[PROBLEM TO SOLVE] Answer with the exact lines of the following material from the one containing "class | value |" through the one containing "211.5 | 175.2 |", both end lines included.

(Beginning of DATA TO PROCESS)

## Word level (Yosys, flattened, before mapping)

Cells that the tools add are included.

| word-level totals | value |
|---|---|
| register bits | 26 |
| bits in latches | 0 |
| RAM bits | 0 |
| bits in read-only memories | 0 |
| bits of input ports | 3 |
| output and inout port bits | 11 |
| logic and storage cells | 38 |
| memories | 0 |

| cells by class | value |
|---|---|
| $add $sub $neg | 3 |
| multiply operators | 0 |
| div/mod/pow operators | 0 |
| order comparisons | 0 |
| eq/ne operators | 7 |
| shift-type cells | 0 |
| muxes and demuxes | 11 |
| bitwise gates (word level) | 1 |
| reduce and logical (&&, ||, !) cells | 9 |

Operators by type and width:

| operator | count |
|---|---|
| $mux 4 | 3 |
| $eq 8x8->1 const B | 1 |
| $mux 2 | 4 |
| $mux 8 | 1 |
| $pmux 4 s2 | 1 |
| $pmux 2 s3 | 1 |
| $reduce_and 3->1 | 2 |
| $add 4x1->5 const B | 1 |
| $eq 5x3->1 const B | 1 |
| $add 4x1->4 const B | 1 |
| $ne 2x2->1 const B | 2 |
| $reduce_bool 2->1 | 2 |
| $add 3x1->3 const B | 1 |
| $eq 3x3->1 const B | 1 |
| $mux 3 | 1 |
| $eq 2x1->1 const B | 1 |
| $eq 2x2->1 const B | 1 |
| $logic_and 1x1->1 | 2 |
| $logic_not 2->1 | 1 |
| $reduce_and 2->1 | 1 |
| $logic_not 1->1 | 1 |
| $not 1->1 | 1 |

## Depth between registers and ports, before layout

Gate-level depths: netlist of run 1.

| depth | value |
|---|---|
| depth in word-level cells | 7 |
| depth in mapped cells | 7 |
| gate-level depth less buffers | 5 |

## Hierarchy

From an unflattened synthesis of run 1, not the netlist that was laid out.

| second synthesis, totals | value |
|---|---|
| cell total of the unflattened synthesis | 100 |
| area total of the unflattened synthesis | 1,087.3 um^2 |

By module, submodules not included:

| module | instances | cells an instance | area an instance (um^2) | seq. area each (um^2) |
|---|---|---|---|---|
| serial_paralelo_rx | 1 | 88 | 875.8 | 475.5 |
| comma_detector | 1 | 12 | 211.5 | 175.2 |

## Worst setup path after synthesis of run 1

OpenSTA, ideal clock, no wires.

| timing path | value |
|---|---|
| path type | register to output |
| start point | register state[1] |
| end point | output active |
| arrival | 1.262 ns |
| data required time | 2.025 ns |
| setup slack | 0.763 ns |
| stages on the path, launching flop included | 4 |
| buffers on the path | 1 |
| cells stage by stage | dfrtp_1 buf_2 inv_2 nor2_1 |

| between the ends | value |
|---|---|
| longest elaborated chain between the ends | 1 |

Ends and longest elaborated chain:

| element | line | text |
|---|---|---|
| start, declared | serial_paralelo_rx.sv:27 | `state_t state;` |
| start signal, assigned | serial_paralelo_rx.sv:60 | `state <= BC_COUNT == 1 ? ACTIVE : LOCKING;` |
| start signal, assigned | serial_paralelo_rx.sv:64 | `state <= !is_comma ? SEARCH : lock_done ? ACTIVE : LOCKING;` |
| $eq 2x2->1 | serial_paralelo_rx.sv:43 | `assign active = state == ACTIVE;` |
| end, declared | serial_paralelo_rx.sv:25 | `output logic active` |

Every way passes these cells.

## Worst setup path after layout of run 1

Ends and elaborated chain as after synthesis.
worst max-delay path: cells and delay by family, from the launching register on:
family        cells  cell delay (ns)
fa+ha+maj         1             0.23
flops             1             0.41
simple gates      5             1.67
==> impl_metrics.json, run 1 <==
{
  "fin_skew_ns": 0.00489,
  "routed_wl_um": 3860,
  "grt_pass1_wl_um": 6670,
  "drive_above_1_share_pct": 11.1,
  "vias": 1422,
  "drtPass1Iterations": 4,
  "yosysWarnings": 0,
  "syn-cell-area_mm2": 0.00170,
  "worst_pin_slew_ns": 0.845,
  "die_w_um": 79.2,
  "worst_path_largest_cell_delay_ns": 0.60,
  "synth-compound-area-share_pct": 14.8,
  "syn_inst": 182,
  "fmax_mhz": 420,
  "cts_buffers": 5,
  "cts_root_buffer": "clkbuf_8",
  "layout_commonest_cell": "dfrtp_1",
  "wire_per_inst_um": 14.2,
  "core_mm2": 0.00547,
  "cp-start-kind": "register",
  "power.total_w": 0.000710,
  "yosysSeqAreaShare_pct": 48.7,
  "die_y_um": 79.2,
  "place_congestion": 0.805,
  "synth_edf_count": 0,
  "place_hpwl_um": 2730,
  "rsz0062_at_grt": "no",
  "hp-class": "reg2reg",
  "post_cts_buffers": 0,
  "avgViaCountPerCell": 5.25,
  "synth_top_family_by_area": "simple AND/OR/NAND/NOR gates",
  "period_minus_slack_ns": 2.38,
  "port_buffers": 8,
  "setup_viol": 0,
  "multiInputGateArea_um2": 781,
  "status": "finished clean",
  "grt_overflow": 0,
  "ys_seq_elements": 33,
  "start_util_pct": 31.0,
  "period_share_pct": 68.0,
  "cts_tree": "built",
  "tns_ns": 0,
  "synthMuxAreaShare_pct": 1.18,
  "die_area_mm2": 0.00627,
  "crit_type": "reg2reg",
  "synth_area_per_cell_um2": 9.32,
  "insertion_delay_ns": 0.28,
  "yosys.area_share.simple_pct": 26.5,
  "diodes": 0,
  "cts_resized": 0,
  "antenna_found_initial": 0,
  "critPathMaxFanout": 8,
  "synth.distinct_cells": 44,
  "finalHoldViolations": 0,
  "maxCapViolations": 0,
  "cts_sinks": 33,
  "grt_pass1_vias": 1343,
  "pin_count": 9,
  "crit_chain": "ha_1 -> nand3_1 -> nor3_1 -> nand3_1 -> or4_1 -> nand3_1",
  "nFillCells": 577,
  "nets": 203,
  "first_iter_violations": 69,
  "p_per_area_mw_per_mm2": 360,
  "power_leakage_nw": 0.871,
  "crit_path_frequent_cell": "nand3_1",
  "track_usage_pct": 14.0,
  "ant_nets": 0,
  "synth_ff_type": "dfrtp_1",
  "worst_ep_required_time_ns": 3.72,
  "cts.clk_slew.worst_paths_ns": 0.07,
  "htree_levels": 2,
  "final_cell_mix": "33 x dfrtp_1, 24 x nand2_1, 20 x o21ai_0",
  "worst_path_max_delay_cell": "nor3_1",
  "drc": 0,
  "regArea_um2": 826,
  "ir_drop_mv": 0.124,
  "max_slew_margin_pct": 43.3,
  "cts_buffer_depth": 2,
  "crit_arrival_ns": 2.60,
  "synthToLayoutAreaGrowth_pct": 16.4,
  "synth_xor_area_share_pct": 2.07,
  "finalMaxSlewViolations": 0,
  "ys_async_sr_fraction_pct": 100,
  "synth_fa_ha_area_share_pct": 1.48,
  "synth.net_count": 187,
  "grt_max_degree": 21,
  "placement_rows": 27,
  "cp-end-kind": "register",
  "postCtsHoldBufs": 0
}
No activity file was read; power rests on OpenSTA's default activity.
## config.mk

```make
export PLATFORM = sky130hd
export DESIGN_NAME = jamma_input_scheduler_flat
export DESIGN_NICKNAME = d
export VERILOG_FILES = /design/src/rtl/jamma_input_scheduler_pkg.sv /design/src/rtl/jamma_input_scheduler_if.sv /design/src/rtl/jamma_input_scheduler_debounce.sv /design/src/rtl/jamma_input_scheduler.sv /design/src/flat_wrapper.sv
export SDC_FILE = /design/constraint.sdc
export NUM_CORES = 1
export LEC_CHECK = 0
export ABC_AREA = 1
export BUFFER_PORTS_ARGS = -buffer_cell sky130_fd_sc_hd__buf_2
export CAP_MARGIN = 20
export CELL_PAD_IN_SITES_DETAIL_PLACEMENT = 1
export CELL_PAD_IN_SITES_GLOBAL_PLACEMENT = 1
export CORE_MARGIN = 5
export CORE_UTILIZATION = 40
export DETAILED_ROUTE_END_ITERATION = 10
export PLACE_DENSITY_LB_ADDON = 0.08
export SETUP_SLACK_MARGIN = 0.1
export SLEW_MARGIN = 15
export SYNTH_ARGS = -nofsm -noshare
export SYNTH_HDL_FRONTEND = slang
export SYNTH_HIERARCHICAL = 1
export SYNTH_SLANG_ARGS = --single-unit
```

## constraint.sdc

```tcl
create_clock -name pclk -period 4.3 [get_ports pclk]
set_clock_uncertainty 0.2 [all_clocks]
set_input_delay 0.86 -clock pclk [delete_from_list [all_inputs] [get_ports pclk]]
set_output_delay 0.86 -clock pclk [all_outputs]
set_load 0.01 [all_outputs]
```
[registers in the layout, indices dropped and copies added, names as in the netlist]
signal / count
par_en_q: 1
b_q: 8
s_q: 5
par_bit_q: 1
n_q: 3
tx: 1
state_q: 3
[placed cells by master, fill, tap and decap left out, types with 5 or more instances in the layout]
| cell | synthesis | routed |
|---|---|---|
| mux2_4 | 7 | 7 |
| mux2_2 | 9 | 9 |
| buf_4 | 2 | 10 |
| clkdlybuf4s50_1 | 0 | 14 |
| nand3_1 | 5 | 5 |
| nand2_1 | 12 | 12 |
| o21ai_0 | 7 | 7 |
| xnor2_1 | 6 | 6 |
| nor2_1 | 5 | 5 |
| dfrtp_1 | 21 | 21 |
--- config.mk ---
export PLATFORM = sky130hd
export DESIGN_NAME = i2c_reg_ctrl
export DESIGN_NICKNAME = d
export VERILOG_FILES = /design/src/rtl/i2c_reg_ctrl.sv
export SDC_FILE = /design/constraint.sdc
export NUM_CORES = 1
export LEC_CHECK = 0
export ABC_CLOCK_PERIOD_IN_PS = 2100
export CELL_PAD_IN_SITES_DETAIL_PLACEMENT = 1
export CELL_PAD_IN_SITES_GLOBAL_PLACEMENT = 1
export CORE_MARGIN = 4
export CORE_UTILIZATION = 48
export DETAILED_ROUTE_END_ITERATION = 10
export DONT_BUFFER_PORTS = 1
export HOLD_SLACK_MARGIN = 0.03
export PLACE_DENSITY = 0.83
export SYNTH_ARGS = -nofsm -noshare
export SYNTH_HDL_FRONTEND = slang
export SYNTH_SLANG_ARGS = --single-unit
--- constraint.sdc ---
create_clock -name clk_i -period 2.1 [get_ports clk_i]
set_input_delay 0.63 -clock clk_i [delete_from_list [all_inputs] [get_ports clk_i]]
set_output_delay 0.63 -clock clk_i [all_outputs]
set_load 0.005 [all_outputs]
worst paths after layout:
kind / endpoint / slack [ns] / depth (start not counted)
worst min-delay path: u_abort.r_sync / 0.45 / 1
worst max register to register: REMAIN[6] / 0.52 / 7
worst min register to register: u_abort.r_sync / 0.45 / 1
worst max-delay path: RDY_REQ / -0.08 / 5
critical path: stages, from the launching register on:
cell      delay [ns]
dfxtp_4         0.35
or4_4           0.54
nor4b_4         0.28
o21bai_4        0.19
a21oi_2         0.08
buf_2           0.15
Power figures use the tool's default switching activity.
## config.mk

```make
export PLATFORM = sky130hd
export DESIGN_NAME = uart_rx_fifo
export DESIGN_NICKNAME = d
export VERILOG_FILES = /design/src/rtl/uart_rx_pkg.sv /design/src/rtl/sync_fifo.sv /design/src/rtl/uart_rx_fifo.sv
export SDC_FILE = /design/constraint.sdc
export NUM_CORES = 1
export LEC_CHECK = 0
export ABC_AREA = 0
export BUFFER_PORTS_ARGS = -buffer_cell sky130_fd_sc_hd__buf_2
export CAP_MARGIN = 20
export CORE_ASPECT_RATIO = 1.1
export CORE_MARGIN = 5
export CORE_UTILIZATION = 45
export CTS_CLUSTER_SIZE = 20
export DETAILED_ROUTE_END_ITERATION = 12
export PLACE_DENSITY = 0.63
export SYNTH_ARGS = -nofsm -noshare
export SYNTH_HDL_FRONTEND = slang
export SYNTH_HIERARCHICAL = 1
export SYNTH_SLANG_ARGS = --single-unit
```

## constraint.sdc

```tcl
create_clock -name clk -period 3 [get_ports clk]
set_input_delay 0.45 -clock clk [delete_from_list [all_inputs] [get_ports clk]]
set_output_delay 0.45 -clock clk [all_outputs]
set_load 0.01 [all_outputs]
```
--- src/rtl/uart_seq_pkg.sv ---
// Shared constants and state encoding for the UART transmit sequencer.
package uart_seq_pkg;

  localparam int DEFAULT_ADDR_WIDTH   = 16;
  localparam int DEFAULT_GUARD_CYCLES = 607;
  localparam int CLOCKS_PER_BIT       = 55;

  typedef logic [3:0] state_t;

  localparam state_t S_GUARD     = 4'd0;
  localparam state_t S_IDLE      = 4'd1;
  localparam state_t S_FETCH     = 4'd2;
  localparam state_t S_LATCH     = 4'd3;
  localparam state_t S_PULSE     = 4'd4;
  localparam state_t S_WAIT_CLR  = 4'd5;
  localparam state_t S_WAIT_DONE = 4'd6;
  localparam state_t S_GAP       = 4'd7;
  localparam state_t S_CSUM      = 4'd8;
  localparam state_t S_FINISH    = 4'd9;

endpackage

(End of DATA TO PROCESS)

[SOLUTION TO THE EXERCISE]
| cells by class | value |
|---|---|
| $add $sub $neg | 3 |
| multiply operators | 0 |
| div/mod/pow operators | 0 |
| order comparisons | 0 |
| eq/ne operators | 7 |
| shift-type cells | 0 |
| muxes and demuxes | 11 |
| bitwise gates (word level) | 1 |
| reduce and logical (&&, ||, !) cells | 9 |

Operators by type and width:

| operator | count |
|---|---|
| $mux 4 | 3 |
| $eq 8x8->1 const B | 1 |
| $mux 2 | 4 |
| $mux 8 | 1 |
| $pmux 4 s2 | 1 |
| $pmux 2 s3 | 1 |
| $reduce_and 3->1 | 2 |
| $add 4x1->5 const B | 1 |
| $eq 5x3->1 const B | 1 |
| $add 4x1->4 const B | 1 |
| $ne 2x2->1 const B | 2 |
| $reduce_bool 2->1 | 2 |
| $add 3x1->3 const B | 1 |
| $eq 3x3->1 const B | 1 |
| $mux 3 | 1 |
| $eq 2x1->1 const B | 1 |
| $eq 2x2->1 const B | 1 |
| $logic_and 1x1->1 | 2 |
| $logic_not 2->1 | 1 |
| $reduce_and 2->1 | 1 |
| $logic_not 1->1 | 1 |
| $not 1->1 | 1 |

## Depth between registers and ports, before layout

Gate-level depths: netlist of run 1.

| depth | value |
|---|---|
| depth in word-level cells | 7 |
| depth in mapped cells | 7 |
| gate-level depth less buffers | 5 |

## Hierarchy

From an unflattened synthesis of run 1, not the netlist that was laid out.

| second synthesis, totals | value |
|---|---|
| cell total of the unflattened synthesis | 100 |
| area total of the unflattened synthesis | 1,087.3 um^2 |

By module, submodules not included:

| module | instances | cells an instance | area an instance (um^2) | seq. area each (um^2) |
|---|---|---|---|---|
| serial_paralelo_rx | 1 | 88 | 875.8 | 475.5 |
| comma_detector | 1 | 12 | 211.5 | 175.2 |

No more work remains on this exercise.